__Problem details__
Could you reproduce the lines below from the one with "[critical path: stages, from" through the one with "hold endpoints to"? Keep both ends and add nothing.

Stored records
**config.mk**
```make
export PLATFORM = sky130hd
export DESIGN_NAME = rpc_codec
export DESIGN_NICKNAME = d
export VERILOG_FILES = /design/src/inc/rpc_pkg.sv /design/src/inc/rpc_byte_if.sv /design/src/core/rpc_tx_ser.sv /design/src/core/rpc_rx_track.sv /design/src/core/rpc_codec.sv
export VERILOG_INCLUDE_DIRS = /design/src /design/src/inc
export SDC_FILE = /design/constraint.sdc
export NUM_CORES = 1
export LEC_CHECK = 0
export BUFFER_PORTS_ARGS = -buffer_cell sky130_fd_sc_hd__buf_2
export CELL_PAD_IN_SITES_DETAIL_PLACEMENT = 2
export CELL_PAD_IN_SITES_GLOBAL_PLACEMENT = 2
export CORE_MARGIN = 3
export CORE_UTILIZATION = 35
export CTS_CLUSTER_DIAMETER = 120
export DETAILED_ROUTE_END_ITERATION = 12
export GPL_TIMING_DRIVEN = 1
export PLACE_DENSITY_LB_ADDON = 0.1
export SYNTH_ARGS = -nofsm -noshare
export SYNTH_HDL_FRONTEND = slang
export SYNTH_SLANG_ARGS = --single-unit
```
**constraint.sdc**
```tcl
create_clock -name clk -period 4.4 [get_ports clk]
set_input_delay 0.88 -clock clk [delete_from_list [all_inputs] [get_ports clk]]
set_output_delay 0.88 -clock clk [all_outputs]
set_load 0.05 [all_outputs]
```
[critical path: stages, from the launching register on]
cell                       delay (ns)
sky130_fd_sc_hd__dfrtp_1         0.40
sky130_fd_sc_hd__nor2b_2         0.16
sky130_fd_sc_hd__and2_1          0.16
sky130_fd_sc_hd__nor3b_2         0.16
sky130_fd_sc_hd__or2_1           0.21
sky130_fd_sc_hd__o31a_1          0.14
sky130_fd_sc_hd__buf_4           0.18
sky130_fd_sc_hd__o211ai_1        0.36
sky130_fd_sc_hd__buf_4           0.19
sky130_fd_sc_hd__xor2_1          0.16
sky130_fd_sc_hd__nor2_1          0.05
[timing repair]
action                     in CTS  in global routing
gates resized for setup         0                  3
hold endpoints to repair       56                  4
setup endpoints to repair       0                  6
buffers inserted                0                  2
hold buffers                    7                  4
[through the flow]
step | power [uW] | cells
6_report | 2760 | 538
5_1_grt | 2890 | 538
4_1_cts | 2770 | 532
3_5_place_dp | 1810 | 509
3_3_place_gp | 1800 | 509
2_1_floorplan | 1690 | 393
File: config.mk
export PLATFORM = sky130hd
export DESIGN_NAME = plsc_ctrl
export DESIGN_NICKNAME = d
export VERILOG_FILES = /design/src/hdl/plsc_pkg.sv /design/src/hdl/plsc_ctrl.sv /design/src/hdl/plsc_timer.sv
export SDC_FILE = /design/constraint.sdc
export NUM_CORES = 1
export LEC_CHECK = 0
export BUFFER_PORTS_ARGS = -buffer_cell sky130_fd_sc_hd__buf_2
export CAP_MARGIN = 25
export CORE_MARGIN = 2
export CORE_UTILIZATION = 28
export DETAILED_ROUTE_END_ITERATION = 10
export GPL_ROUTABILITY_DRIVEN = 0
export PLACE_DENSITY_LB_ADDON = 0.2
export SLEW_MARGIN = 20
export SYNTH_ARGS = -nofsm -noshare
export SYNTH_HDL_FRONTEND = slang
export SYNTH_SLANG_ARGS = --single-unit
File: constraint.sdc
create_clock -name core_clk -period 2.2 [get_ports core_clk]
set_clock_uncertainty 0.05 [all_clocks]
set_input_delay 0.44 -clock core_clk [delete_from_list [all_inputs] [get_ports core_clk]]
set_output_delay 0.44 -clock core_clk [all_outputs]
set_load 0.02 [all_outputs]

---

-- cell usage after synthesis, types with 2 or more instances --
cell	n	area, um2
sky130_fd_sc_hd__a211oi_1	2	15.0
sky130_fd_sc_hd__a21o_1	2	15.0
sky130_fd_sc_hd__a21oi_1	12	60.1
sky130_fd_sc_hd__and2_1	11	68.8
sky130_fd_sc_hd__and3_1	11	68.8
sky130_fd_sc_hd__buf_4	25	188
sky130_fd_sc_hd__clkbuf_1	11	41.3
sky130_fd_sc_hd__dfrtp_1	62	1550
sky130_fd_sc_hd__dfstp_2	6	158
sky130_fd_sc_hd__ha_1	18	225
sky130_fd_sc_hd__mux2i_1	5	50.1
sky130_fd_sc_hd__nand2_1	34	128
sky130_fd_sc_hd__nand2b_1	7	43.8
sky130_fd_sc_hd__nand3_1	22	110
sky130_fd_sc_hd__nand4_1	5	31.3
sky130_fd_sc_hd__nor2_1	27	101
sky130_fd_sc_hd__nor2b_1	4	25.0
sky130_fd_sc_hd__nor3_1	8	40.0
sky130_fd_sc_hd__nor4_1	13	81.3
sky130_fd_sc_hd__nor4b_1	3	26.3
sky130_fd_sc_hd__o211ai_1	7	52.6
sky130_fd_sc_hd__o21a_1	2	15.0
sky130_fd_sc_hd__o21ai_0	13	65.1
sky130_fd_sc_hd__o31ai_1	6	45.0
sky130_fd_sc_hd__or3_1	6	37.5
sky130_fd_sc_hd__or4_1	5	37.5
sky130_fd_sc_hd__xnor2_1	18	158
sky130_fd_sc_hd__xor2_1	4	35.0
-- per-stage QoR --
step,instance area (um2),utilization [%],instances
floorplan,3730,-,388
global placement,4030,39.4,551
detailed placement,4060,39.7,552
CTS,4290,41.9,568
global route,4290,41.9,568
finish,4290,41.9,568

__Answer to this exercise__
[critical path: stages, from the launching register on]
cell                       delay (ns)
sky130_fd_sc_hd__dfrtp_1         0.40
sky130_fd_sc_hd__nor2b_2         0.16
sky130_fd_sc_hd__and2_1          0.16
sky130_fd_sc_hd__nor3b_2         0.16
sky130_fd_sc_hd__or2_1           0.21
sky130_fd_sc_hd__o31a_1          0.14
sky130_fd_sc_hd__buf_4           0.18
sky130_fd_sc_hd__o211ai_1        0.36
sky130_fd_sc_hd__buf_4           0.19
sky130_fd_sc_hd__xor2_1          0.16
sky130_fd_sc_hd__nor2_1          0.05
[timing repair]
action                     in CTS  in global routing
gates resized for setup         0                  3
hold endpoints to repair       56                  4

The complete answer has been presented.